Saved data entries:
Content starts

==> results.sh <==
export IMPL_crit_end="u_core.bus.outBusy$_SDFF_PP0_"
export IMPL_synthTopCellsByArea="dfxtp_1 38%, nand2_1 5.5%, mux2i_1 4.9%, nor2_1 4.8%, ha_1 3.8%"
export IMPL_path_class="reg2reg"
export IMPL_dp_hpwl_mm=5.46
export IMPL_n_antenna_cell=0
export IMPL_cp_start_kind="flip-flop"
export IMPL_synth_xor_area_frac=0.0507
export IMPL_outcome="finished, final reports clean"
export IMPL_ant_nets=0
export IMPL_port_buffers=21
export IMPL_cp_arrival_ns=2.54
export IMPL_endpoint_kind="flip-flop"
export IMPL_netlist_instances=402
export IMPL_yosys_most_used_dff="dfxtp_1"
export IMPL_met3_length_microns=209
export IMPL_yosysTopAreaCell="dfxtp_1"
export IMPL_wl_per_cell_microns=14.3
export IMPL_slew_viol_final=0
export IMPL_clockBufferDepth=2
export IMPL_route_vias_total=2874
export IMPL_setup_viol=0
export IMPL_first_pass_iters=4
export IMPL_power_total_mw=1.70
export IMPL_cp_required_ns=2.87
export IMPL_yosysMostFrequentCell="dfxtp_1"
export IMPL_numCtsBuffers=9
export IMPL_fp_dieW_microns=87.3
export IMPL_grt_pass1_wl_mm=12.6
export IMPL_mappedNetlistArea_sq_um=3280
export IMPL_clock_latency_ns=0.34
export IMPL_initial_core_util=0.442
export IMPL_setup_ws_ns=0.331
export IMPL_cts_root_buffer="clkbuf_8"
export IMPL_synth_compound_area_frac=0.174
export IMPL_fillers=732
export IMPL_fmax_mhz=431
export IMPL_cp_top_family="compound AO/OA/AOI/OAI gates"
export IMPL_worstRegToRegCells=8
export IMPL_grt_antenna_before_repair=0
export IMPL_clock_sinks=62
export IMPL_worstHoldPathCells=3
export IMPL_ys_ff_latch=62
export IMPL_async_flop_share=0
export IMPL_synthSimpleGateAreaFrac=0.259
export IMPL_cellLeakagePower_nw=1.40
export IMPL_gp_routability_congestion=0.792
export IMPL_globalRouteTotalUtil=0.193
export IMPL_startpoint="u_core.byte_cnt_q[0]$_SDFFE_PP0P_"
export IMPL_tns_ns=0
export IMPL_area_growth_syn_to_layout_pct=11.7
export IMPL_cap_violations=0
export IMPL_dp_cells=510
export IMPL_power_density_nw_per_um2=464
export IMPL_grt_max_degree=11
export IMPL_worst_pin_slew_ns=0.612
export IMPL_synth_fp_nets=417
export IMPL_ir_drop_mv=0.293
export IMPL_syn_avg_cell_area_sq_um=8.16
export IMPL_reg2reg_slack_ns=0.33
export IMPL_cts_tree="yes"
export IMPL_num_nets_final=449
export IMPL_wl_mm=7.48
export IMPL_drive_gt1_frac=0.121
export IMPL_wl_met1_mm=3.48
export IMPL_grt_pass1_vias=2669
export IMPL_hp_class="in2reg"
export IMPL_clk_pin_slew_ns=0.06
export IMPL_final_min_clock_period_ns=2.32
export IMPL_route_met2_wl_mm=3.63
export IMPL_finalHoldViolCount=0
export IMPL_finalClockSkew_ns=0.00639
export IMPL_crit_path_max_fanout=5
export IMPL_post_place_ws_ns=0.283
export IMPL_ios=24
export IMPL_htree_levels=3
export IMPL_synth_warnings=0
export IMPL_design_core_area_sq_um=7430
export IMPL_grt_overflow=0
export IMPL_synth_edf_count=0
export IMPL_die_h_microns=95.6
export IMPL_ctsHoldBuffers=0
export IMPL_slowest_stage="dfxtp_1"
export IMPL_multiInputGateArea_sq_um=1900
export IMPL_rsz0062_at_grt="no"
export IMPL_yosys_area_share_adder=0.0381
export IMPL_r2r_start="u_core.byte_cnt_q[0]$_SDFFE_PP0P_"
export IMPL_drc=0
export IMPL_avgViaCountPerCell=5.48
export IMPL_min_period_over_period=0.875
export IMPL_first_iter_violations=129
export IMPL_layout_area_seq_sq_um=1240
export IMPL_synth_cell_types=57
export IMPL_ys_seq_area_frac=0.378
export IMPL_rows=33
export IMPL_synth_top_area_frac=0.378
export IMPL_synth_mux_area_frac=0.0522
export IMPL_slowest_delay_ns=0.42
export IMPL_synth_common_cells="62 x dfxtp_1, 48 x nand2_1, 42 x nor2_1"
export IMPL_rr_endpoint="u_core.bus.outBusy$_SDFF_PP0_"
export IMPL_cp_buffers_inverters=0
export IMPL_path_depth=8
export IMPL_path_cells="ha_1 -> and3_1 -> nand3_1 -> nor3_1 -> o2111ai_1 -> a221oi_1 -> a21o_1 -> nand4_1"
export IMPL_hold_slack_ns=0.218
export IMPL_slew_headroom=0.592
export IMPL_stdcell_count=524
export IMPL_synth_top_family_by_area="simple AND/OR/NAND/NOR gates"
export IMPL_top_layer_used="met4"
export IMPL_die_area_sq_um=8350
`config.mk`:
```
export PLATFORM = sky130hd
export DESIGN_NAME = imem_loader
export DESIGN_NICKNAME = d
export VERILOG_FILES = /design/src/rtl/imem_loader_pkg.sv /design/src/rtl/imem_loader_byte_pair_packer.sv /design/src/rtl/imem_loader.sv
export SDC_FILE = /design/constraint.sdc
export NUM_CORES = 1
export LEC_CHECK = 0
export BUFFER_PORTS_ARGS = -buffer_cell sky130_fd_sc_hd__clkbuf_2
export CAP_MARGIN = 10
export CORE_MARGIN = 2
export CORE_UTILIZATION = 30
export DETAILED_ROUTE_END_ITERATION = 12
export PLACE_DENSITY = 0.48
export SETUP_SLACK_MARGIN = 0.05
export SYNTH_ARGS = -nofsm -noshare
export SYNTH_HDL_FRONTEND = slang
export SYNTH_SLANG_ARGS = --single-unit
```
`constraint.sdc`:
```
create_clock -name clk -period 7.11 [get_ports clk]
set_clock_uncertainty 0.2 [all_clocks]
set_input_delay 1.7775 -clock clk [delete_from_list [all_inputs] [get_ports clk]]
set_output_delay 1.7775 -clock clk [all_outputs]
set_load 0.01 [all_outputs]
```
--- config.mk ---
export PLATFORM = sky130hd
export DESIGN_NAME = cpu_cycle_sequencer
export DESIGN_NICKNAME = d
export VERILOG_FILES = /design/src/rtl/cpu_cycle_sequencer.sv
export SDC_FILE = /design/constraint.sdc
export NUM_CORES = 1
export LEC_CHECK = 0
export CAP_MARGIN = 40
export CORE_ASPECT_RATIO = 1.2
export CORE_MARGIN = 4
export CORE_UTILIZATION = 49
export CTS_BUF_LIST = sky130_fd_sc_hd__clkbuf_8
export DETAILED_ROUTE_END_ITERATION = 10
export PLACE_DENSITY = 0.95
export SLEW_MARGIN = 10
export SYNTH_ARGS = -nofsm -noshare
export SYNTH_HDL_FRONTEND = slang
export SYNTH_SLANG_ARGS = --single-unit
--- constraint.sdc ---
create_clock -name sys_clock -period 1.89 [get_ports sys_clock]
set_input_delay 0.4725 -clock sys_clock [delete_from_list [all_inputs] [get_ports sys_clock]]
set_output_delay 0.4725 -clock sys_clock [all_outputs]
set_load 0.02 [all_outputs]
==> src/rtl/cpu_hazard_scoreboard.sv <==
// Register hazard scoreboard: per-register pending-write counters gate issue
// from decode, with fence draining and flush/retire bookkeeping.
module cpu_hazard_scoreboard #(
    parameter int TAG_W        = 4,
    parameter int MAX_INFLIGHT = 4
) (
    input  logic             i_clock,
    input  logic             i_reset,
    input  logic [TAG_W-1:0] i_issue_tag,
    input  logic [4:0]       i_issue_rs1,
    input  logic [4:0]       i_issue_rs2,
    input  logic [4:0]       i_issue_rd,
    input  logic             i_issue_fence,
    input  logic [TAG_W-1:0] i_wb_tag,
    input  logic [4:0]       i_wb_rd,
    input  logic             i_flush,
    output logic             o_stall,
    output logic [2:0]       o_inflight,
    output logic             o_error
);

    typedef enum logic {
        RUN,
        DRAIN
    } state_t;

    state_t           state, state_next;
    logic [1:0]       pending [32];
    logic [2:0]       total;
    logic [TAG_W-1:0] last_issue_tag;
    logic [TAG_W-1:0] last_wb_tag;
    logic             error_q;

    logic        issue_pend, wb_new;
    logic        rs1_busy, rs2_busy, rd_saturated, full, fence_wait;
    logic        issue_go, issue_inc, retire_hit, retire_miss;
    logic [31:0] inc_vec, dec_vec;

    // Hazards are judged on registered counters only, so a retirement never
    // unblocks a dependent instruction in the same cycle.
    always_comb begin
        issue_pend   = (i_issue_tag != last_issue_tag);
        wb_new       = (i_wb_tag != last_wb_tag);
        rs1_busy     = (i_issue_rs1 != 5'd0) && (pending[i_issue_rs1] != 2'd0);
        rs2_busy     = (i_issue_rs2 != 5'd0) && (pending[i_issue_rs2] != 2'd0);
        rd_saturated = (i_issue_rd != 5'd0) && (pending[i_issue_rd] == 2'd3);
        full         = (i_issue_rd != 5'd0) && (total == 3'(MAX_INFLIGHT));
        fence_wait   = i_issue_fence && (total != 3'd0);
        o_stall      = issue_pend && (rs1_busy || rs2_busy || rd_saturated || full ||
                                      fence_wait || (state == DRAIN));
        issue_go     = issue_pend && !o_stall && !i_flush;
        issue_inc    = issue_go && (i_issue_rd != 5'd0);
        retire_hit   = wb_new && !i_flush && (i_wb_rd != 5'd0) && (pending[i_wb_rd] != 2'd0);
        retire_miss  = wb_new && !i_flush && (i_wb_rd != 5'd0) && (pending[i_wb_rd] == 2'd0);
        inc_vec      = issue_inc  ? (32'd1 << i_issue_rd) : '0;
        dec_vec      = retire_hit ? (32'd1 << i_wb_rd)    : '0;
    end

    always_comb begin
        state_next = state;
        if (i_flush) begin
            state_next = RUN;
        end else begin
            unique case (state)
                RUN:   if (issue_pend && i_issue_fence && (total != 3'd0)) state_next = DRAIN;
                DRAIN: if (total == 3'd0) state_next = RUN;
                default: state_next = RUN;
            endcase
        end
    end

    always_ff @(posedge i_clock) begin
        if (i_reset) state <= RUN;
        else         state <= state_next;
    end

    always_ff @(posedge i_clock) begin
        if (i_reset) begin
            for (int unsigned r = 0; r < 32; r++) pending[r] <= '0;
            total          <= '0;
            last_issue_tag <= '0;
            last_wb_tag    <= '0;
            error_q        <= 1'b0;
        end else begin
            if (issue_go) last_issue_tag <= i_issue_tag;
            if (wb_new)   last_wb_tag    <= i_wb_tag;
            if (i_flush) begin
                for (int unsigned r = 0; r < 32; r++) pending[r] <= '0;
                total <= '0;
            end else begin
                // Issue and retire to the same register cancel each other.
                for (int unsigned r = 0; r < 32; r++) begin
                    if (inc_vec[r] && !dec_vec[r])      pending[r] <= pending[r] + 2'd1;
                    else if (dec_vec[r] && !inc_vec[r]) pending[r] <= pending[r] - 2'd1;
                end
                total <= total + {2'b00, issue_inc} - {2'b00, retire_hit};
                if (retire_miss) error_q <= 1'b1;
            end
        end
    end

    assign o_inflight = total;
    assign o_error    = error_q;

endmodule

Content ends

- _EXERCISE AIM_
Please reply with an exact copy of the lines above, starting at the first and ending at the line that holds "export IMPL_netlist_instances=402".

- _RESPONSE TO THIS EXERCISE_
==> results.sh <==
export IMPL_crit_end="u_core.bus.outBusy$_SDFF_PP0_"
export IMPL_synthTopCellsByArea="dfxtp_1 38%, nand2_1 5.5%, mux2i_1 4.9%, nor2_1 4.8%, ha_1 3.8%"
export IMPL_path_class="reg2reg"
export IMPL_dp_hpwl_mm=5.46
export IMPL_n_antenna_cell=0
export IMPL_cp_start_kind="flip-flop"
export IMPL_synth_xor_area_frac=0.0507
export IMPL_outcome="finished, final reports clean"
export IMPL_ant_nets=0
export IMPL_port_buffers=21
export IMPL_cp_arrival_ns=2.54
export IMPL_endpoint_kind="flip-flop"
export IMPL_netlist_instances=402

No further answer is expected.